◆ **Given records**:
===== src/rtl/pe_channel_accumulator_pkg.sv =====
// pe_channel_accumulator_pkg: shared widths, slice helper and FSM encoding for the PE output accumulator
package pe_channel_accumulator_pkg;
    typedef enum logic {FIRST = 1'b0, ACC = 1'b1} state_e;
    // Partial-sum width of one PE element: data x kernel product grown by the MAC count.
    function automatic int elem_w(int data_w, int kern_w, int macs);
        return data_w + kern_w + $clog2(macs);
    endfunction
    // LSB of slot idx in a flat vector of w-bit slots (lanes or elements).
    function automatic int slice_lsb(int idx, int w);
        return idx * w;
    endfunction
    localparam int DEF_OUT_TILE = 2;
    localparam int DEF_ELEM_W = elem_w(16, 8, 32);
    localparam int DEF_PN = 2;
    localparam int DEF_PASSES = 4;
    localparam int DEF_RELU = 1;
endpackage


===== src/rtl/pe_channel_accumulator_if.sv =====
// pe_channel_accumulator_if: input partial-sum stream, output tile stream and clear
//   master: clear, in_valid, in_data, out_ready out; in_ready, out_valid, out_data in
//   slave:  the accumulator side, directions mirrored
interface pe_channel_accumulator_if #(
    parameter int OUT_TILE = 2,
    parameter int ELEM_W = 29,
    parameter int SUM_W = 31,
    parameter int Pn = 2
);
    localparam int TE = OUT_TILE * OUT_TILE;
    logic clear;
    logic in_valid;
    logic in_ready;
    logic [TE*ELEM_W*Pn-1:0] in_data;
    logic out_valid;
    logic out_ready;
    logic [TE*SUM_W*Pn-1:0] out_data;
    modport master(output clear, in_valid, in_data, out_ready, input in_ready, out_valid, out_data);
    modport slave(input clear, in_valid, in_data, out_ready, output in_ready, out_valid, out_data);
endinterface
File: src/rtl/multiply_signed_iterative_if.sv
`default_nettype none
//============================================================================
// Module   : multiply_signed_iterative_if
// Brief    : Start/done request bundle for the iterative multiplier.
// Revision : 1.0 - initial release
//============================================================================
interface multiply_signed_iterative_if #(
    parameter int WIDTH = 8
);
    logic                 start;
    logic                 tc;
    logic [WIDTH-1:0]     multiplicand_a;
    logic [WIDTH-1:0]     multiplier_b;
    logic                 busy;
    logic                 done;
    logic [2*WIDTH-1:0]   product;

    modport master (
        output start, tc, multiplicand_a, multiplier_b,
        input  busy, done, product
    );

    modport slave (
        input  start, tc, multiplicand_a, multiplier_b,
        output busy, done, product
    );
endinterface
`default_nettype wire

File: src/rtl/multiply_signed_iterative.sv
`default_nettype none
//============================================================================
// Module   : multiply_signed_iterative
// Brief    : Shift-and-add multiplier, one multiplier bit per clock, signed
//            (tc=1) or unsigned (tc=0), exact 2*WIDTH-bit product.
//            Optional MULTIPLY_ZERO_SKIP_EN: a zero operand completes in 1 cycle.
// Revision : 1.0 - initial release
//============================================================================
module multiply_signed_iterative #(
    parameter int WIDTH = 8
) (
    input  wire logic                     clk,
    input  wire logic                     rst_n,
    multiply_signed_iterative_if.slave    bus
);
    localparam int CNT_W = (WIDTH > 1) ? $clog2(WIDTH) : 1;

    typedef enum logic [1:0] {
        S_IDLE = 2'd0,
        S_CALC = 2'd1,
        S_ZERO = 2'd2
    } state_t;

    state_t               state_q;
    logic [CNT_W-1:0]     count_q;
    logic [WIDTH-1:0]     a_q;
    logic                 tc_q;
    // {upper half (WIDTH+1), lower half}; lower half starts as the multiplier
    logic [2*WIDTH:0]     acc_q;
    logic                 busy_q;
    logic                 done_q;
    logic [2*WIDTH-1:0]   product_q;

    logic [2*WIDTH:0]     acc_d;
    logic [WIDTH:0]       addend;
    logic [WIDTH:0]       sum_hi;
    logic                 last;

    assign last = (count_q == CNT_W'(WIDTH - 1));

    always_comb begin
        addend = {tc_q & a_q[WIDTH-1], a_q};
        sum_hi = acc_q[2*WIDTH:WIDTH];
        if (acc_q[0]) begin
            // In two's complement the multiplier MSB carries negative weight
            if (last && tc_q) begin
                sum_hi = acc_q[2*WIDTH:WIDTH] - addend;
            end else begin
                sum_hi = acc_q[2*WIDTH:WIDTH] + addend;
            end
        end
        acc_d = {tc_q & sum_hi[WIDTH], sum_hi, acc_q[WIDTH-1:1]};
    end

    always_ff @(posedge clk or negedge rst_n) begin
        if (!rst_n) begin
            state_q   <= S_IDLE;
            count_q   <= '0;
            a_q       <= '0;
            tc_q      <= 1'b0;
            acc_q     <= '0;
            busy_q    <= 1'b0;
            done_q    <= 1'b0;
            product_q <= '0;
        end else begin
            done_q <= 1'b0;
            case (state_q)
                S_IDLE: begin
                    if (bus.start) begin
                        a_q     <= bus.multiplicand_a;
                        tc_q    <= bus.tc;
                        acc_q   <= {{(WIDTH+1){1'b0}}, bus.multiplier_b};
                        count_q <= '0;
`ifdef MULTIPLY_ZERO_SKIP_EN
                        if ((bus.multiplicand_a == '0) || (bus.multiplier_b == '0)) begin
                            state_q <= S_ZERO;
                        end else begin
                            state_q <= S_CALC;
                            busy_q  <= 1'b1;
                        end
`else
                        state_q <= S_CALC;
                        busy_q  <= 1'b1;
`endif
                    end
                end
                S_CALC: begin
                    acc_q <= acc_d;
                    if (last) begin
                        product_q <= acc_d[2*WIDTH-1:0];
                        done_q    <= 1'b1;
                        busy_q    <= 1'b0;
                        count_q   <= '0;
                        state_q   <= S_IDLE;
                    end else begin
                        count_q <= count_q + 1'b1;
                    end
                end
`ifdef MULTIPLY_ZERO_SKIP_EN
                S_ZERO: begin
                    product_q <= '0;
                    done_q    <= 1'b1;
                    state_q   <= S_IDLE;
                end
`endif
                default: begin
                    state_q <= S_IDLE;
                    busy_q  <= 1'b0;
                end
            endcase
        end
    end

    assign bus.busy    = busy_q;
    assign bus.done    = done_q;
    assign bus.product = product_q;

endmodule
`default_nettype wire

File: src/flat_wrapper.sv
// flat-port wrapper written by rule: the top's interface ports become plain ports
module multiply_signed_iterative_flat 
#(
    parameter int WIDTH = 8
)
  (clk, rst_n, bus_start, bus_tc, bus_multiplicand_a, bus_multiplier_b, bus_busy, bus_done, bus_product);
  multiply_signed_iterative_if #(.WIDTH(WIDTH)) bus_i ();
  input  wire logic clk;
  input  wire logic rst_n;
  input wire logic [$bits(bus_i.start)-1:0] bus_start;
  input wire logic [$bits(bus_i.tc)-1:0] bus_tc;
  input wire logic [$bits(bus_i.multiplicand_a)-1:0] bus_multiplicand_a;
  input wire logic [$bits(bus_i.multiplier_b)-1:0] bus_multiplier_b;
  output wire logic [$bits(bus_i.busy)-1:0] bus_busy;
  output wire logic [$bits(bus_i.done)-1:0] bus_done;
  output wire logic [$bits(bus_i.product)-1:0] bus_product;
  assign bus_i.start = bus_start;
  assign bus_i.tc = bus_tc;
  assign bus_i.multiplicand_a = bus_multiplicand_a;
  assign bus_i.multiplier_b = bus_multiplier_b;
  assign bus_busy = bus_i.busy;
  assign bus_done = bus_i.done;
  assign bus_product = bus_i.product;
  multiply_signed_iterative #(.WIDTH(WIDTH)) u_core (.clk(clk), .rst_n(rst_n), .bus(bus_i));
endmodule
File: config.mk
export PLATFORM = sky130hd
export DESIGN_NAME = multiply_signed_iterative_flat
export DESIGN_NICKNAME = d
export VERILOG_FILES = /design/src/rtl/multiply_signed_iterative_if.sv /design/src/rtl/multiply_signed_iterative.sv /design/src/flat_wrapper.sv
export SDC_FILE = /design/constraint.sdc
export NUM_CORES = 1
export LEC_CHECK = 0
export ABC_AREA = 0
export BUFFER_PORTS_ARGS = -buffer_cell sky130_fd_sc_hd__buf_2
export CORE_MARGIN = 2
export CORE_UTILIZATION = 25
export CTS_BUF_LIST = sky130_fd_sc_hd__clkbuf_4
export DETAILED_ROUTE_END_ITERATION = 7
export PLACE_DENSITY = 0.53
export SKIP_CTS_REPAIR_TIMING = 1
export SYNTH_ARGS = -nofsm -noshare
export SYNTH_HDL_FRONTEND = slang
export SYNTH_SLANG_ARGS = --single-unit
File: constraint.sdc
create_clock -name clk -period 8 [get_ports clk]
set_clock_uncertainty 0.1 [all_clocks]
set_input_delay 0 -clock clk [delete_from_list [all_inputs] [get_ports clk]]
set_output_delay 0 -clock clk [all_outputs]
set_load 0.005 [all_outputs]
Word-level counts from Yosys, hierarchy flattened
Cells that the tools add are included.
{"block": "op_classes", "n_mux": 15, "n_reduce_logical": 7, "n_mul": 0, "bitwise_logic": 2, "div_mod_pow": 0, "n_eq_ne": 4, "order_cmp": 0, "addsub": 3, "n_shift": 0}
{"cell": "$pmux W17 S2", "n": 1}
{"cell": "$mux W9", "n": 2}
{"cell": "$mux W17", "n": 1}
{"cell": "$add A9 B9 Y9", "n": 1}
{"cell": "$sub A9 B9 Y9", "n": 1}
{"cell": "$reduce_and A2 Y1", "n": 4}
{"cell": "$mux W3", "n": 2}
{"cell": "$pmux W3 S2", "n": 1}
{"cell": "$mux W1", "n": 4}
{"cell": "$mux W2", "n": 2}
{"cell": "$pmux W2 S2", "n": 1}
{"cell": "$add A3 B1 Y3 const B", "n": 1}
{"cell": "$eq A3 B3 Y1 const B", "n": 1}
{"cell": "$and A1 B1 Y1", "n": 2}
{"cell": "$eq A2 B1 Y1 const B", "n": 1}
{"cell": "$logic_not A2 Y1", "n": 1}
{"cell": "$ne A2 B1 Y1 const B", "n": 1}
{"cell": "$ne A2 B2 Y1 const B", "n": 1}
{"cell": "$pmux W1 S2", "n": 1}
{"cell": "$reduce_bool A2 Y1", "n": 1}
{"cell": "$logic_and A1 B1 Y1", "n": 1}
{"block": "word_totals", "mem_count": 0, "ff_bits": 49, "latchBits": 0, "input_bits": 20, "ramBits": 0, "mem_bits_ro": 0, "output_inout_bits": 18}

Logic depth before layout (Yosys ltp)
{"block": "depth", "depth_word": 6, "depth_mapped": 13, "depth_no_buf": 13}

Least setup slack after synthesis
No wires, ideal clock.
{"block": "synth_path", "kind": "reg-to-reg", "from": "register u_core.a_q[4]", "to": "register u_core.acc_q[16]", "n_path_buf": 0, "setup_slack_ns": 5.210, "path_stages_with_launch": 11, "period_less_slack_ns": 2.790, "arrival_ns": 2.562, "setup_time_ns": 0.128, "cell_sequence": "dfrtp_1 or4_1 o21ai_0 xor2_1 ha_1 a21o_1 a31o_2 a21oi_1 mux2i_1 xnor2_1 o21ai_1"}
{"block": "synth_between", "elab_chain_cells": 5, "word_cells_on_any_way": 6, "cone_classes": "2 x add/sub; 3 x mux; 1 x bitwise"}
{"element": "from (decl)", "line": "multiply_signed_iterative.sv:26", "text": "logic [WIDTH-1:0] a_q;"}
{"element": "from (signal assigned)", "line": "multiply_signed_iterative.sv:70", "text": "a_q <= bus.multiplicand_a;"}
{"element": "$add A9 B9 Y9 / $sub A9 B9 Y9 (equally long branches)", "line": "multiply_signed_iterative.sv:49, multiply_signed_iterative.sv:47"}
{"element": "$mux W9 *", "line": "multiply_signed_iterative.sv:46", "text": "if (last && tc_q) begin"}
{"element": "$mux W9 *", "line": "multiply_signed_iterative.sv:44", "text": "if (acc_q[0]) begin"}
{"element": "$and A1 B1 Y1 *", "line": "multiply_signed_iterative.sv:52", "text": "acc_d = {tc_q & sum_hi[WIDTH], sum_hi, acc_q[WIDTH-1:1]};"}
{"element": "$pmux W17 S2 *", "line": "multiply_signed_iterative.sv:67", "text": "case (state_q)"}
{"element": "to (signal assigned)", "line": "multiply_signed_iterative.sv:72", "text": "acc_q <= {{(WIDTH+1){1'b0}}, bus.multiplier_b};"}
{"element": "to (decl)", "line": "multiply_signed_iterative.sv:29", "text": "logic [2*WIDTH:0] acc_q;"}
Mark *: on every way between the ends. The rest lies on a longest branch, timed or not.
A chain may end at the register's enable or synchronous reset.

Final worst setup path
{"block": "layout_path", "from": "register u_core.count_q[0]", "to": "register u_core.product_q[15], in the netlist u_core.bus.product[15]"}
{"block": "layout_between", "elab_chain_cells": 4, "word_cells_on_any_way": 5, "cone_classes": "1 x eq/ne; 2 x mux; 2 x reduce/logical"}
{"element": "from (decl)", "line": "multiply_signed_iterative.sv:25", "text": "logic [CNT_W-1:0] count_q;"}
{"element": "from (signal assigned)", "line": "multiply_signed_iterative.sv:96", "text": "count_q <= count_q + 1'b1;"}
{"element": "$eq A3 B3 Y1 *", "line": "multiply_signed_iterative.sv:39", "text": "assign last = (count_q == CNT_W'(WIDTH - 1));"}
{"element": "$logic_and A1 B1 Y1", "line": "multiply_signed_iterative.sv:46"}
{"element": "$mux W9", "line": "multiply_signed_iterative.sv:46"}
{"element": "$mux W9", "line": "multiply_signed_iterative.sv:44"}
{"element": "to (signal assigned)", "line": "multiply_signed_iterative.sv:90", "text": "product_q <= acc_d[2*WIDTH-1:0];"}
{"element": "to (decl)", "line": "multiply_signed_iterative.sv:32", "text": "logic [2*WIDTH-1:0] product_q;"}
Marked as above.

==> implementation parameters <==
Parameter                              Value

Detailed routing
  Wire length per cell after detailed routing ... ~13 um
  Total Wirelength ... around 5.7 mm
  Total number of vias ... 1958
  Antenna viol nets, final ... 0
  Initial detailed-routing violation count ... between 70 and 80
  Detail-routed via count per cell ... around 4.5
  First-pass detailed-route iteration total ... 4
  Final routed DRC violation total ... 0

Power
  P per Cell Area ... 401 mW/mm2
  Fraction of power consumed by the clock network ... a little under a tenth
  Sequential group share of total power ... around two fifths
  Switching power share of the total ... 43.0%
  Net Sw Power ... between 500 and 600 uW
  Worst supply voltage drop on vdd ... approximately 0.00012 V
  Power share of the combinational group ... around 52%
  Leakage ... roughly 1.4 nW
  Internal Dissipation ... a little under 700 uW

Worst setup path
  Crit path from ... u_core.count_q[0]
  Worst reg-to-reg path cell count ... 12
  Worst reg2reg path endpoint ... u_core.bus.product[15]
  Required time reported for the critical path endpoint ... 8.14 ns
  Worst-case register-to-register setup slack ... roughly 5 ns
  Critical path launch point type ... register
  Classification of the worst setup path ... reg2reg
  Startpoint of the most critical register-to-register path ... u_core.count_q[0]
  Data arrival time of the critical path ... around 3.2 ns
  Kind of end point of the critical path ... register
  Crit Path Max Fanout ... 8

Floorplan
  Floorplan row count ... 36
  Die outline area ... approximately 0.011 mm2
  Top-Level Pins ... 38
  DIE WIDTH ... ~100 um
  Initial cell density of the core ... 25.6%
  Total core area ... a little under 0.01 mm2
  Height of the chip ... around 100 um

Yosys
  Sequential area share after synthesis ... 47.5%
  Cell area after synthesis ... between 0.002 and 0.0025 mm2
  Synthesized netlist net count ... about 280
  Post-Syn Area per Cell ... 10.1 um2
  Post-synthesis instance total ... roughly 250
  Synthesized flop and latch total ... 47
  Number of distinct library cells after synthesis ... 43
  Total of warnings raised by yosys ... 0

STA
  Slew Limit Fails ... 0
  Setup ws final ... between 4 and 5 ns
  Achievable frequency ... 331 MHz
  Post-layout min period ... approximately 3.0 ns
  Total negative slack for setup checks ... 0 ns
  Slew margin rel. ... 29.0%
  Worst Tran Pin Value ... between 1 and 1.5 ns
  Final Cycle Share ... 37.8%
  Setup violation total in the final timing report ... 0
  Hold violation total from the final report ... 0
  Setup repair after global routing missed its margin ... false

Final layout
  Number of fillers in the final layout ... between 1k and 1.5k
  Area occupied by multi-input gates ... around 0.0012 mm2
  Final core utilization ... 31.2%
  Storage cell area ... around 0.0012 mm2
  Area grow syn2layout ... 22.1%
  Fraction of layout cells with a size suffix above 1 ... between 20% and 30%
  NumNets Final ... between 300 and 400
  Antenna cells ... 0

CTS
  Clk pin slew, worst setup/hold paths ... 0.15 ns
  Number of H-tree branching levels ... 2
  Buffers from clock root to sink, at most ... 2
  Clk sink count ... 47
  Number of CTS-inserted buffers ... 5
  Root Driver ... sky130_fd_sc_hd__clkbuf_4
  Clock tree from TritonCTS ... built
  Clk Latency, worst-skew pair ... between 0.3 and 0.4 ns

GRT
  Number of global-route vias before repair ... 1866
  Global-route wire length before repair ... 9.22 mm
  Gr usage total ... approximately a tenth
  Maximum number of pins on one net before global-route repair ... between 40 and 50
  Initial antenna violation count ... 0
  Total gr overflow ... 0

Placement
  Detailed placement HPWL ... just under 4 mm
  Minimum setup slack after placement ... 4.99 ns
  Port Buffer Count ... 37
  Routability-driven placement congestion ratio ... approximately 0.78

Job
  Number of max-capacitance violations reported ... 0

Min path
  Worst Hold Class ... in2async

Status
  Outcome ... finished clean
layout by cell type (no fill, tap or decap), drive strengths merged, types with 2 or more instances in the layout:
master       count
dfrtp           47
buf             37
nand2           35
o21ai           28
dlygate4sd3     19
mux2            14
mux2i           13
a21oi           11
ha              11
inv             10
nor2             8
xnor2            6
nor3             5
o22ai            5
clkbuf           5
and3             5
xor2             4
nand2b           3
nor2b            3
nand3b           2
a21o             2
a31oi            2
or3              2
nand3            2
nor3b            2
clkinv           2
nor4             2
area by class of cell:
type | instances | share of cell area (%)
clock buffers | 5 | 1.24
clock inverters | 3 | 0.497
inverters | 10 | 1.24
multi-input cells | 178 | 40.2
flip-flops and latches | 47 | 38.9
well taps | 133 | 5.50
repair buffers | 56 | 12.4
worst max path at each step:
stage,slack [ns],depth (start not counted),end
finish,4.98,12,u_core.bus.product[15]
global route,4.72,12,u_core.bus.product[15]
CTS,4.96,12,u_core.bus.product[15]
detailed placement,4.99,10,u_core.bus.product[15]
global placement,5.06,10,u_core.bus.product[15]
floorplan,5.21,10,u_core.acc_q[16]
worst max-delay path, cell delays in order, from the launching register on:
cell and delay (ns):
sky130_fd_sc_hd__dfrtp_1 0.42, sky130_fd_sc_hd__ha_1 0.20, sky130_fd_sc_hd__ha_1 0.22, sky130_fd_sc_hd__nand2_1 0.17, sky130_fd_sc_hd__o21ai_0 0.13, sky130_fd_sc_hd__xor2_1 0.16
sky130_fd_sc_hd__ha_1 0.37, sky130_fd_sc_hd__a21o_1 0.20, sky130_fd_sc_hd__a31o_2 0.24, sky130_fd_sc_hd__a21oi_1 0.15, sky130_fd_sc_hd__mux2i_1 0.25, sky130_fd_sc_hd__xnor2_1 0.20
sky130_fd_sc_hd__o21ai_1 0.09
cells in the mapped netlist:
master | count | area (um2)
sky130_fd_sc_hd__and3_1 | 4 | 25.0
sky130_fd_sc_hd__buf_1 | 1 | 3.75
sky130_fd_sc_hd__nor3_1 | 5 | 25.0
sky130_fd_sc_hd__o2bb2ai_1 | 1 | 8.76
sky130_fd_sc_hd__a311o_1 | 1 | 10.0
sky130_fd_sc_hd__clkbuf_1 | 7 | 26.3
sky130_fd_sc_hd__o21ai_0 | 25 | 125
sky130_fd_sc_hd__a22o_1 | 1 | 8.76
sky130_fd_sc_hd__o31ai_1 | 1 | 7.51
sky130_fd_sc_hd__fa_1 | 1 | 20.0
sky130_fd_sc_hd__nand2_1 | 35 | 131
sky130_fd_sc_hd__o21a_1 | 1 | 7.51
sky130_fd_sc_hd__o211ai_1 | 1 | 7.51
sky130_fd_sc_hd__a21o_1 | 2 | 15.0
sky130_fd_sc_hd__a21oi_1 | 11 | 55.1
sky130_fd_sc_hd__and3_4 | 1 | 11.3
sky130_fd_sc_hd__nand3b_1 | 2 | 15.0
sky130_fd_sc_hd__buf_2 | 2 | 10.0
sky130_fd_sc_hd__o22ai_1 | 5 | 31.3
sky130_fd_sc_hd__or3_1 | 2 | 12.5
sky130_fd_sc_hd__ha_1 | 11 | 138
sky130_fd_sc_hd__inv_1 | 10 | 37.5
sky130_fd_sc_hd__nor2b_1 | 3 | 18.8
sky130_fd_sc_hd__dfrtp_1 | 47 | 1180
sky130_fd_sc_hd__o21ai_1 | 3 | 15.0
sky130_fd_sc_hd__a211oi_1 | 1 | 7.51
sky130_fd_sc_hd__xor2_1 | 4 | 35.0
sky130_fd_sc_hd__nor4_2 | 1 | 12.5
sky130_fd_sc_hd__nand3_1 | 2 | 10.0
sky130_fd_sc_hd__xnor2_1 | 6 | 52.6
sky130_fd_sc_hd__and2_1 | 1 | 6.26
sky130_fd_sc_hd__a31oi_1 | 2 | 12.5
sky130_fd_sc_hd__a31o_2 | 1 | 8.76
sky130_fd_sc_hd__buf_4 | 1 | 7.51
sky130_fd_sc_hd__and4_1 | 1 | 8.76
sky130_fd_sc_hd__nor4_1 | 1 | 6.26
sky130_fd_sc_hd__nor3b_1 | 2 | 15.0
sky130_fd_sc_hd__nor2_1 | 8 | 30.0
sky130_fd_sc_hd__a21boi_0 | 1 | 7.51
sky130_fd_sc_hd__mux2_2 | 14 | 158
sky130_fd_sc_hd__mux2i_1 | 13 | 130
sky130_fd_sc_hd__nand2b_1 | 3 | 18.8
sky130_fd_sc_hd__or4_1 | 1 | 7.51
power groups by stage:
stage	registers, mW	logic, mW	clock network (mW)
after detailed placement	0.470	0.636	0
after global placement	0.465	0.626	0
after CTS	0.465	0.639	0.121
after floorplan	0.428	0.503	0
after global routing	0.486	0.722	0.129
final	0.463	0.636	0.113
flip-flops by register name, summed over array words and instances (netlist names):
name and count:
u_core.bus.done 1, u_core.tc_q 1, u_core.acc_q 17, u_core.count_q 3, u_core.bus.product 16, u_core.state_q 1
u_core.a_q 8
metal layers:
metal	part of all wire, %	GRT usage (%)
met3	2.9	2.08
met5	0	0
met2	47	17.0
met4	2.0	3.96
met1	48	14.3
logic make-up after synthesis:
family | Yosys count | share of synthesized area, %
and+or+nand+nor | 72 | 14.3
AOI/OAI and AO/OA | 57 | 13.2
DFF | 47 | 47.5
muxes | 27 | 11.6
buffers and inverters | 21 | 3.44
adders and majority gates | 12 | 6.37
xor gates and xnor gates | 10 | 3.54
per-stage QoR:
step / cells / power [mW] / area (um2) / hold WS [ns]
floorplan: 246 / 0.931 / 2480 / -0.396
global placement: 405 / 1.09 / 2780 / 0.112
detailed placement: 405 / 1.11 / 2780 / 0.115
CTS: 413 / 1.22 / 2830 / -0.284
global route: 432 / 1.34 / 3020 / 0.289
finish: 432 / 1.21 / 3020 / 0.236
No activity file was read; power rests on OpenSTA's default activity.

◆ **What you should do**:
Please give again the lines above between the line holding "sky130_fd_sc_hd__buf_2 | 2 | 10.0" and the line holding "sky130_fd_sc_hd__nor4_2 | 1 | 12.5", inclusive, exactly as they are and with nothing added.

◆ **Output below**:
sky130_fd_sc_hd__buf_2 | 2 | 10.0
sky130_fd_sc_hd__o22ai_1 | 5 | 31.3
sky130_fd_sc_hd__or3_1 | 2 | 12.5
sky130_fd_sc_hd__ha_1 | 11 | 138
sky130_fd_sc_hd__inv_1 | 10 | 37.5
sky130_fd_sc_hd__nor2b_1 | 3 | 18.8
sky130_fd_sc_hd__dfrtp_1 | 47 | 1180
sky130_fd_sc_hd__o21ai_1 | 3 | 15.0
sky130_fd_sc_hd__a211oi_1 | 1 | 7.51
sky130_fd_sc_hd__xor2_1 | 4 | 35.0
sky130_fd_sc_hd__nor4_2 | 1 | 12.5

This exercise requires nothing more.